(Data provided begins)

What follows belongs to an exercise in optimizing a design on an open flow for small area; a production flow would make more cautious choices. The RTL was checked by simulation tests, not by an equivalence proof against the original design. Power is estimated from default activity; no workload was simulated.

==> flow/config.mk <==
export PLATFORM = sky130hd
export DESIGN_NAME = fhp
export DESIGN_NICKNAME = fhp
export VERILOG_FILES = /design/flow/design.v
export SDC_FILE = /design/flow/constraint.sdc
export NUM_CORES = 4
export LEC_CHECK = 0
export CAP_MARGIN = 20
export CORE_MARGIN = 2
export CORE_UTILIZATION = 40
export SLEW_MARGIN = 20
==> flow/constraint.sdc <==
create_clock -name core_clock -period 12.0 [get_ports {clk}]
set_input_delay 2.4000 -clock core_clock [delete_from_list [all_inputs] [get_ports {clk}]]
set_output_delay 2.4000 -clock core_clock [all_outputs]
set_load 0.01 [all_outputs]
Source: an optimization exercise on an open RTL-to-GDS flow (aim: small area, a short achievable clock period and few clock cycles per item). Production flows keep margins and buffers that such runs may drop.
Function was checked by simulation only, so behaviour that the tests miss may differ from the original.

==> run a <==
// gf251_encode
module gf251_encode (
    input  wire         clk,
    input  wire         rst,
    input  wire         start,
    input  wire [3:0]   k,
    input  wire [7:0]   n,
    input  wire [7:0]   r,
    input  wire [111:0] px,         
    output wire         ready,
    output wire         out_valid,
    input  wire         out_ready,
    output wire         out_last,
    output wire         out_err,
    output wire [7:0]   out_m,      
    output wire [7:0]   out_d       
);
    function [7:0] norm8(input [7:0] v);
        begin
            norm8 = (v >= 8'd251) ? v - 8'd251 : v;
        end
    endfunction
    function [7:0] fadd(input [7:0] a, input [7:0] b);
        reg [8:0] s;
        begin
            s = a + b;
            fadd = (s >= 9'd251) ? s - 9'd251 : s[7:0];
        end
    endfunction
    function [7:0] cmul(input [7:0] x, input [2:0] c);
        reg [10:0] p;
        reg [8:0]  q;
        begin
            p = x * c;
            q = p[10:8] * 3'd5 + p[7:0];
            cmul = (q >= 9'd251) ? q - 9'd251 : q[7:0];
        end
    endfunction
    reg        pend;        
    reg [1:0]  pc;          
    reg [7:0]  P [0:13];
    reg [7:0]  R;           
    reg [7:0]  B0;
    reg [3:0]  KK;
    reg [7:0]  NN;
    reg        bad;
    wire [7:0] mul_p;
  ...
==> module gf251_mul, before the edit <==
module gf251_mul (
    input  wire [7:0] a,
    input  wire [7:0] b,
    output wire [7:0] p
);
    wire [15:0] prod = a * b;
    wire [10:0] q    = prod[15:8] * 3'd5 + prod[7:0];    
    wire [8:0]  s    = q[10:8] * 3'd5 + q[7:0];           
    assign p = (s >= 9'd251) ? s - 9'd251 : s[7:0];
endmodule
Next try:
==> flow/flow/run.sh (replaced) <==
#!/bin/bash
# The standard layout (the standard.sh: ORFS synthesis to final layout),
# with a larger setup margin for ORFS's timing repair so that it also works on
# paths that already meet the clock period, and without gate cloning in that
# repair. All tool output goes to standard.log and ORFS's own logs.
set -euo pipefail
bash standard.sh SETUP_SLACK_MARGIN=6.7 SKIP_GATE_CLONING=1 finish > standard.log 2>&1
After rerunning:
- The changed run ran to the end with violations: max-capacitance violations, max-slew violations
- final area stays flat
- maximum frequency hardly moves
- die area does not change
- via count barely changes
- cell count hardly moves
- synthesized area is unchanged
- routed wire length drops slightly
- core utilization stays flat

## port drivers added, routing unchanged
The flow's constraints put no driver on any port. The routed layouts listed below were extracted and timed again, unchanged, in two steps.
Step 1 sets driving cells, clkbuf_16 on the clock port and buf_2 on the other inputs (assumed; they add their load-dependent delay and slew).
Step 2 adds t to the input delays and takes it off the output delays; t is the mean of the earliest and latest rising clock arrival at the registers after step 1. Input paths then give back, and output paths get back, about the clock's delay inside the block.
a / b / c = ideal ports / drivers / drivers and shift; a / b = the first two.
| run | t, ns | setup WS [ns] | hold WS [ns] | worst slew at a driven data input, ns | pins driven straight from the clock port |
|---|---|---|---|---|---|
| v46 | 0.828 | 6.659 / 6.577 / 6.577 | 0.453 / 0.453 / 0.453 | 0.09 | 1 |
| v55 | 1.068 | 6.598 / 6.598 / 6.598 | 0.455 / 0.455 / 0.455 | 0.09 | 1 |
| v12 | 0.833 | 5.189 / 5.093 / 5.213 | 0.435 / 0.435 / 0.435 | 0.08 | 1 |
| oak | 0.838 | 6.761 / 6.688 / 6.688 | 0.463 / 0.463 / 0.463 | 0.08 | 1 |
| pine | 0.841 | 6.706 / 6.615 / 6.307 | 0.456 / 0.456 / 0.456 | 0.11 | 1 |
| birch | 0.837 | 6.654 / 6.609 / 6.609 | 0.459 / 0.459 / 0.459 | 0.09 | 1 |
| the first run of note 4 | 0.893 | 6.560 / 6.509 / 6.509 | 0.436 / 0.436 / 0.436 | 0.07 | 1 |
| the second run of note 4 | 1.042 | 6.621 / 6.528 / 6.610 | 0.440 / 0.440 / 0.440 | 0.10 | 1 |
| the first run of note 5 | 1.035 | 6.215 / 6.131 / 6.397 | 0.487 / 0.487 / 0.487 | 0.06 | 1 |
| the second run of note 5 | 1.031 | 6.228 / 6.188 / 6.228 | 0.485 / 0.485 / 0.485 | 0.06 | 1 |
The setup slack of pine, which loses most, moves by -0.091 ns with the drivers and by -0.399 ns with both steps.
What follows belongs to an exercise in optimizing a design on an open flow for small area and few clock cycles; a production flow would make more cautious choices.
At most, simulation tests tie the RTL to the original design; equivalence was not proved.

==> inputs of job 1701 <==
## mbcodec
module mbcodec (
    input  wire        clk,
    input  wire        rst,
    input  wire        req_valid,
    output wire        req_ready,
    input  wire        req_kind,
    input  wire [15:0] req_tid,
    input  wire [7:0]  req_unit,
    input  wire [7:0]  req_fc,
    input  wire [15:0] req_addr,
    input  wire [15:0] req_qty,
    input  wire [15:0] req_value,
    input  wire        wd_valid,
    output wire        wd_ready,
    input  wire [7:0]  wd_byte,
    output wire        tx_valid,
    input  wire        tx_ready,
    output wire [7:0]  tx_byte,
    output wire        tx_last,
    output wire        tx_err,
    input  wire        rx_valid,
    output wire        rx_ready,
    input  wire [7:0]  rx_byte,
    input  wire        rx_last,
    input  wire        rx_kind,
    output wire        pd_valid,
    input  wire        pd_ready,
    output wire [7:0]  pd_byte,
    output wire        dec_valid,
    input  wire        dec_ready,
    output wire [1:0]  dec_status,
    output wire [15:0] dec_tid,
    output wire [7:0]  dec_unit,
    output wire [2:0]  dec_class,
    output wire [7:0]  dec_fc,
    output wire [15:0] dec_a,
    output wire [15:0] dec_b
);
    mb_encoder u_enc (
        .clk(clk), .rst(rst),
        .req_valid(req_valid), .req_ready(req_ready), .req_kind(req_kind),
        .req_tid(req_tid), .req_unit(req_unit), .req_fc(req_fc),
        .req_addr(req_addr), .req_qty(req_qty), .req_value(req_value),
        .wd_valid(wd_valid), .wd_ready(wd_ready), .wd_byte(wd_byte),
        .tx_valid(tx_valid), .tx_ready(tx_ready), .tx_byte(tx_byte),
        .tx_last(tx_last), .tx_err(tx_err)
    );
    mb_decoder u_dec (
        .clk(clk), .rst(rst),
        .rx_valid(rx_valid), .rx_ready(rx_ready), .rx_byte(rx_byte),
        .rx_last(rx_last), .rx_kind(rx_kind),
        .pd_valid(pd_valid), .pd_ready(pd_ready), .pd_byte(pd_byte),
  ...
==> module mb_decoder, before the edit <==
module mb_decoder (
    input  wire        clk,
    input  wire        rst,
    input  wire        rx_valid,
    output wire        rx_ready,
    input  wire [7:0]  rx_byte,
    input  wire        rx_last,
    input  wire        rx_kind,       
    output wire        pd_valid,
    input  wire        pd_ready,
    output wire [7:0]  pd_byte,
    output wire        dec_valid,
    input  wire        dec_ready,
    output reg  [1:0]  dec_status,    
    output wire [15:0] dec_tid,
    output wire [7:0]  dec_unit,
    output reg  [2:0]  dec_class,     
    output wire [7:0]  dec_fc,
    output wire [15:0] dec_a,
    output wire [15:0] dec_b
);
    localparam ST_OK    = 2'd0;
    localparam ST_TRUNC = 2'd1;
    localparam ST_CRC   = 2'd2;
    localparam ST_MALF  = 2'd3;
    localparam C_INVALID = 3'd0;
    localparam C_EXC     = 3'd1;
    localparam C_REGS    = 3'd2;
    localparam C_COILS   = 3'd3;
    localparam C_WR      = 3'd4;
    reg         rec;           
    reg  [9:0]  cnt;           
    reg         kind;
    reg  [7:0]  prev1, prev2;  
    reg  [15:0] crc;           
    reg  [15:0] tid;           
    reg  [7:0]  unit, fc;      
    reg  [7:0]  a_hi, a_lo;    
    wire [9:0] pos      = rec ? 10'd0 : cnt;
    wire       first    = (pos == 10'd0);
    wire       kind_cur = first ? rx_kind : kind;
    wire       pd_pos   = kind ? (|pos[9:3] || &pos[2:0]) : (|pos[9:2] || &pos[1:0]);
    assign pd_valid = rx_valid && pd_pos;
    assign pd_byte  = kind ? rx_byte : prev2;
    assign rx_ready = rec ? dec_ready : (!pd_pos || pd_ready);
    wire   rx_fire  = rx_valid && rx_ready;
    assign dec_valid = rec;
    wire [15:0] crc_upd;
    mb_crc16 u_crc (.crc_in(first ? 16'hFFFF : crc), .data(rx_byte), .crc_out(crc_upd));
    wire       hbad = crc[11];     
    wire       lsat = crc[10];     
    wire [9:0] mlen = crc[9:0];    
    wire       hz     = ~|pos[9:4];
    wire [3:0] fpos   = kind_cur ? (pos[3:0] - 4'd6) : pos[3:0];
    wire       fc_wr  = (fc == 8'h06) || (fc == 8'h0F) || (fc == 8'h10);
    always @(posedge clk) begin
        if (rst) begin
            rec  <= 1'b0;
            cnt  <= 10'd0;
        end else begin
            if (rec && dec_ready)
                rec <= 1'b0;
            if (rx_fire) begin
                if (rx_last) begin
                    rec <= 1'b1;
                    cnt <= pos;
                end else begin
                    cnt <= pos + 10'd1;
                end
            end else if (rec && dec_ready) begin
                cnt <= 10'd0;
            end
        end
    end
    always @(posedge clk) begin
        if (rx_fire) begin
            kind  <= kind_cur;
            prev1 <= rx_byte;
            prev2 <= prev1;
            if (!kind_cur) begin
                crc <= crc_upd;
            end else begin
                if (hz) case (pos[3:0])
                    4'd2: crc[11] <= |rx_byte;
                    4'd3: crc[11] <= hbad | (|rx_byte);
                    4'd4: begin
                        crc[10]   <= |rx_byte[7:2];
                        crc[9:8]  <= rx_byte[1:0];
                    end
                    4'd5: begin
                        crc[7:0]  <= rx_byte;
                        crc[11]   <= hbad | (!lsat && mlen[9:8] == 2'd0 && rx_byte[7:1] == 7'd0);
                    end
                    default: ;
                endcase
            end
            if (hz && fpos == (kind_cur ? 4'd10 : 4'd4))
                tid[15:8] <= rx_byte;
            if (hz && fpos == (kind_cur ? 4'd11 : 4'd5))
                tid[7:0]  <= rx_byte;
            if (hz) case (fpos)
                4'd0: unit <= rx_byte;
                4'd1: fc   <= rx_byte;
                4'd2: begin
                    a_hi <= fc_wr ? rx_byte : 8'h00;
                    a_lo <= rx_byte;
                end
                4'd3: if (fc_wr) a_lo <= rx_byte;
                default: ;
            endcase
        end
    end
    wire [10:0] tcp_end  = {1'b0, mlen} + 11'd5;           
    wire        tcp_lt   = lsat || ({1'b0, cnt} < tcp_end);
    wire        tcp_eq   = ({1'b0, cnt} == tcp_end);
    wire        m_is2    = (cnt == (kind ? 10'd8 : 10'd4));
    wire        m_is5    = (cnt == (kind ? 10'd11 : 10'd7));
    wire        m_is_bc  = (cnt == {2'b00, a_lo} + (kind ? 10'd8 : 10'd4));
    always @* begin
        if (kind) begin
            if (~|cnt[9:3] && !(cnt[2] && |cnt[1:0]))
                dec_status = ST_TRUNC;
            else if (hbad)
                dec_status = ST_MALF;
            else if (tcp_lt)
                dec_status = ST_TRUNC;
            else if (!tcp_eq)
                dec_status = ST_MALF;
            else
                dec_status = ST_OK;
        end else begin
            if (~|cnt[9:2] && !(&cnt[1:0]))
                dec_status = ST_TRUNC;
            else if (crc != 16'h0000)
                dec_status = ST_CRC;
            else
                dec_status = ST_OK;
        end
    end
    always @* begin
        dec_class = C_INVALID;
        if (fc[7]) begin
            if (m_is2)
                dec_class = C_EXC;
        end else if (fc == 8'h01) begin
            if (m_is_bc)
                dec_class = C_COILS;
        end else if (fc == 8'h03) begin
            if (m_is_bc && !a_lo[0])
                dec_class = C_REGS;
        end else if (fc_wr) begin
            if (m_is5)
                dec_class = C_WR;
        end
    end
    assign dec_tid  = tid;
    assign dec_unit = unit;
    assign dec_fc   = fc;
    assign dec_a    = {a_hi, a_lo};
    assign dec_b    = kind ? {prev2, prev1} : tid;
endmodule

(Data provided ends)

**Exercise requirements**
Check every line of the data for the word "paths". The response is the count alone.

**Result of the task**
2